→ Task details: The answer should be an exact repeat of the stretch of material below from the line containing "rd_mux = cap_maj_reg[tci_pkg::TCI_CAP_EV2];" through the line containing "rd_mux = cap_maj_reg[tci_pkg::TCI_CAP_SW];".

*** Opening of Data shown ***

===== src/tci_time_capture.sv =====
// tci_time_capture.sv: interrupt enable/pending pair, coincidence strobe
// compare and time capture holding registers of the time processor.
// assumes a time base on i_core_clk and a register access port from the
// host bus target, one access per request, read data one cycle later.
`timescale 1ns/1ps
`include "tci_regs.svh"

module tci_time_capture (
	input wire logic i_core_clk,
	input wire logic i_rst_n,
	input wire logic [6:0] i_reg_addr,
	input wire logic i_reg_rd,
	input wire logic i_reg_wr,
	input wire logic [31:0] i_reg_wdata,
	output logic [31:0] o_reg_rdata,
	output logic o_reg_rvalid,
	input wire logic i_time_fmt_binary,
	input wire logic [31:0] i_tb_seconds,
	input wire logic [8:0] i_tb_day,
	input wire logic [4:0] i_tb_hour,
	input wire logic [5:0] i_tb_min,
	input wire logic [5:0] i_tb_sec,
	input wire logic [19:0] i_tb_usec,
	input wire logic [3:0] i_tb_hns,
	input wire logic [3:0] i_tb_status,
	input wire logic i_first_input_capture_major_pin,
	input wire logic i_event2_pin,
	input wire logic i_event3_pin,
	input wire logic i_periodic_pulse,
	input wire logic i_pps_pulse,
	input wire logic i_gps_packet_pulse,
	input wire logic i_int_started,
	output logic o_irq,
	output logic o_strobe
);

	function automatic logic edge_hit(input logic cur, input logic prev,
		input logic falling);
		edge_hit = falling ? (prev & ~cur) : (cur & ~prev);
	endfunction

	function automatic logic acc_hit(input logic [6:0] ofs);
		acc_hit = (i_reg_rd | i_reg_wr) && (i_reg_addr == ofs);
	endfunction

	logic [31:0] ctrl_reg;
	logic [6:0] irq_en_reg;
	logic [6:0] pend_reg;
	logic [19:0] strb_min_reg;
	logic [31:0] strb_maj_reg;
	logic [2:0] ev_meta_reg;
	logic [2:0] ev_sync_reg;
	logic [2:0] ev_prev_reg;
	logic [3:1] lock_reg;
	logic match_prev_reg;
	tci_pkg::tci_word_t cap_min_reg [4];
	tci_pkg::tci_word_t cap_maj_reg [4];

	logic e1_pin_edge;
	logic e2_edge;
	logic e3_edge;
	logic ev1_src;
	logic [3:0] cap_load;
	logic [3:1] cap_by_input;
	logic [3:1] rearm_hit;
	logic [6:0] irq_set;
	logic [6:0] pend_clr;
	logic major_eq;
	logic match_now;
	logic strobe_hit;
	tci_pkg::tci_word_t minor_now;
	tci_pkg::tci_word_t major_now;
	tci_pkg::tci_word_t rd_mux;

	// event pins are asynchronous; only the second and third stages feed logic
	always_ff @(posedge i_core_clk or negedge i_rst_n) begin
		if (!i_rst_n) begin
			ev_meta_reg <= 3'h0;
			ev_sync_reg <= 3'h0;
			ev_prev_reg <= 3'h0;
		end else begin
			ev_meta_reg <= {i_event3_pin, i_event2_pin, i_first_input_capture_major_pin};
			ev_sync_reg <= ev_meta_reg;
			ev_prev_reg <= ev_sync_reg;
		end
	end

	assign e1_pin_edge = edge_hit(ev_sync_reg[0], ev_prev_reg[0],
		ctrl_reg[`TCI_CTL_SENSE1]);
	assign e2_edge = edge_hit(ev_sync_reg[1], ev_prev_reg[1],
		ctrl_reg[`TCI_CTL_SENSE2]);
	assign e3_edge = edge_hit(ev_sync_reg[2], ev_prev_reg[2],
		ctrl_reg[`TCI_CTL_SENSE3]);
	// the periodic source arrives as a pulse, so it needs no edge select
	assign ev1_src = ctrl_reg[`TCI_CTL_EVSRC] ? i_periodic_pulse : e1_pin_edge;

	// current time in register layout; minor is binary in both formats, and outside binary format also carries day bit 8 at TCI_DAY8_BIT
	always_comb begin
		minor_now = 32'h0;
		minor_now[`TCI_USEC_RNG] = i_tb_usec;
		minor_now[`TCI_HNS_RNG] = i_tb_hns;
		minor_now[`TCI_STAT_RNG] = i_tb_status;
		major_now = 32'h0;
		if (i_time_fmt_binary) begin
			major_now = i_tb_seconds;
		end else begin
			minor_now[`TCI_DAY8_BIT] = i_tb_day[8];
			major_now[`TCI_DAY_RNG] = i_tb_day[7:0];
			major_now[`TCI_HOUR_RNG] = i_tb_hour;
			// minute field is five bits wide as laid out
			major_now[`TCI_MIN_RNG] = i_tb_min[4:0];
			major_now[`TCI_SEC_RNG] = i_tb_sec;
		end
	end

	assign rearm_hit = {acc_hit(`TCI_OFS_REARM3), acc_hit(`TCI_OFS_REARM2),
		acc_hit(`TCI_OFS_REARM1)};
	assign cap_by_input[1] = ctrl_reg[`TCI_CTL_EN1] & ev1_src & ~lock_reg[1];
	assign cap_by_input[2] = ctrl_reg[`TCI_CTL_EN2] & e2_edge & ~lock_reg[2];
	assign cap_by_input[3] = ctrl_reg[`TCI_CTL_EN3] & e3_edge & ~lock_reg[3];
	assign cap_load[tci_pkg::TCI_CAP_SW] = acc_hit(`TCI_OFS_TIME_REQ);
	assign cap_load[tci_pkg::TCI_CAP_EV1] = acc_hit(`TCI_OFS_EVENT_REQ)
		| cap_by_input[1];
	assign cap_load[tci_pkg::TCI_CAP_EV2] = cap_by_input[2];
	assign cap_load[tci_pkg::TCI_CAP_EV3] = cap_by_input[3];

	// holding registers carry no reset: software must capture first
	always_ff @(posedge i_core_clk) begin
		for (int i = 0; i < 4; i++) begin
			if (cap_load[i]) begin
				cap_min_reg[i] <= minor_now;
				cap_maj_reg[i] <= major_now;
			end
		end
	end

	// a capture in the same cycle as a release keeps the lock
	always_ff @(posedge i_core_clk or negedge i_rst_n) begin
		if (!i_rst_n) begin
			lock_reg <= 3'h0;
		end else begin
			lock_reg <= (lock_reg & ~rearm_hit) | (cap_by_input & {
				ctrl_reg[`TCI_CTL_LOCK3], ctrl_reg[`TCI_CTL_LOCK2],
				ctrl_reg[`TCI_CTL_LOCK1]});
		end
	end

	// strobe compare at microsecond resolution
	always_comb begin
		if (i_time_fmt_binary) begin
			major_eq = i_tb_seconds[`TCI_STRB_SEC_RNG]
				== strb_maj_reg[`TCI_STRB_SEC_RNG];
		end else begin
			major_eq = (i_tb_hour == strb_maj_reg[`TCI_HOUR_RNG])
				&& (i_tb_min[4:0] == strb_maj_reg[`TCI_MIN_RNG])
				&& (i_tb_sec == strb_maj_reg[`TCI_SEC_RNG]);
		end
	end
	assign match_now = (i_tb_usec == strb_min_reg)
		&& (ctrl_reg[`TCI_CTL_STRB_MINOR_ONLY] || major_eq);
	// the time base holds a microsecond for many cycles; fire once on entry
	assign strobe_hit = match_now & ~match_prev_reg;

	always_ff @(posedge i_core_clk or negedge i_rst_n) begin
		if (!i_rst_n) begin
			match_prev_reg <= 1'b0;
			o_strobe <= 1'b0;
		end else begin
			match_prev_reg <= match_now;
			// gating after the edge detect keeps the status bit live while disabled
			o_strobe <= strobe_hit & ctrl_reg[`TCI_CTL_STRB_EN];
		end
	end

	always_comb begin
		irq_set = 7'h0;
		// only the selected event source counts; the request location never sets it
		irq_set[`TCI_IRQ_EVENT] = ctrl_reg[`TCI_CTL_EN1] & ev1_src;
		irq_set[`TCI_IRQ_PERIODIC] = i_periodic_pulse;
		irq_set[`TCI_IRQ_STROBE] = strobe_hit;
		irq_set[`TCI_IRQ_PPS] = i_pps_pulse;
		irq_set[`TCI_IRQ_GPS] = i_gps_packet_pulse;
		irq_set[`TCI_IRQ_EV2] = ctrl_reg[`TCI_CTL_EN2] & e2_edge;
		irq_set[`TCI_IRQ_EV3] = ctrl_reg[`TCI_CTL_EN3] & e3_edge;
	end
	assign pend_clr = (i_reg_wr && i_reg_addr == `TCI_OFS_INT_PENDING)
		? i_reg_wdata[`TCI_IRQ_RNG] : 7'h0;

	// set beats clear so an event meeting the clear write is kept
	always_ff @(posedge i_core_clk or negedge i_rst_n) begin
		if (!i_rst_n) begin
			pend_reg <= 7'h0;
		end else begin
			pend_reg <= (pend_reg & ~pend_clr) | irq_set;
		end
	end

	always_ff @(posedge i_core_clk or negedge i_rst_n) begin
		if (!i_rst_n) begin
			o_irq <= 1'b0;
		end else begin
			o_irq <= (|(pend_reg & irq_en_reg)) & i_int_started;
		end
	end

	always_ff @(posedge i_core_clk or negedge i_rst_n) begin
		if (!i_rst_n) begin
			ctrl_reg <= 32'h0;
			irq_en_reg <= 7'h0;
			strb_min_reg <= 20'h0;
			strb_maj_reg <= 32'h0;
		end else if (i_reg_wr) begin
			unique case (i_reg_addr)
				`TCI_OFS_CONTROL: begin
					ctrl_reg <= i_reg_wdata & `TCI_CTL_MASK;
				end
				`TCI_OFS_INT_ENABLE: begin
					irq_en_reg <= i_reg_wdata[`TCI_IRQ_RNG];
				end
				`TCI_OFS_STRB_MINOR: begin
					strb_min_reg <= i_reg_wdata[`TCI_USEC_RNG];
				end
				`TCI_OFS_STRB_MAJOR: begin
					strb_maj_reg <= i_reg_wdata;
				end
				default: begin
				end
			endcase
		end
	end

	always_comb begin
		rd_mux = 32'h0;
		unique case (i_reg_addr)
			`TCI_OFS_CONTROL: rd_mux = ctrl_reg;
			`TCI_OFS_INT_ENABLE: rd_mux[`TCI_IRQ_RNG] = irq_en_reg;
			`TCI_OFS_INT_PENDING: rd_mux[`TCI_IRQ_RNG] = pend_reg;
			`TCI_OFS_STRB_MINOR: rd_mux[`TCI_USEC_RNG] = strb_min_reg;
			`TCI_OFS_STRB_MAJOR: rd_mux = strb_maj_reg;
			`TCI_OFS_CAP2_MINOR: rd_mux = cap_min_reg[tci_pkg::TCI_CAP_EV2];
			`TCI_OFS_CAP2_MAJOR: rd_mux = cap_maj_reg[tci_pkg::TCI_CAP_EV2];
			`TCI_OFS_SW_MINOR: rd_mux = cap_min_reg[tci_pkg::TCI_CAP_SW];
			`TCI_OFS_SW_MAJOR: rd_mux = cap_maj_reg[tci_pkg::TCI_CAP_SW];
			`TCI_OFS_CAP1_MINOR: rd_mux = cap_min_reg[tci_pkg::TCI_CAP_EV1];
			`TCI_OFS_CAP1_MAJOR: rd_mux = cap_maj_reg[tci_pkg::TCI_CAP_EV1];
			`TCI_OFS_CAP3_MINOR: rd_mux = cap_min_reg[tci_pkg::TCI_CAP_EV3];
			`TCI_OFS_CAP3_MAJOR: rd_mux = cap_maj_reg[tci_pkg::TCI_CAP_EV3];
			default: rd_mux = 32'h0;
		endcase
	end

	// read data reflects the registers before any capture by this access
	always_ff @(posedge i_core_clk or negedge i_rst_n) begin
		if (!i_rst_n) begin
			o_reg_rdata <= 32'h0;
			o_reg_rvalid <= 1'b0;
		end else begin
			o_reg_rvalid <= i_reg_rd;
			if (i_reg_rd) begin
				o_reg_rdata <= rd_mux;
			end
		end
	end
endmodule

*** Close of Data shown ***

→ Answer for the task:
			`TCI_OFS_CAP2_MAJOR: rd_mux = cap_maj_reg[tci_pkg::TCI_CAP_EV2];
			`TCI_OFS_SW_MINOR: rd_mux = cap_min_reg[tci_pkg::TCI_CAP_SW];
			`TCI_OFS_SW_MAJOR: rd_mux = cap_maj_reg[tci_pkg::TCI_CAP_SW];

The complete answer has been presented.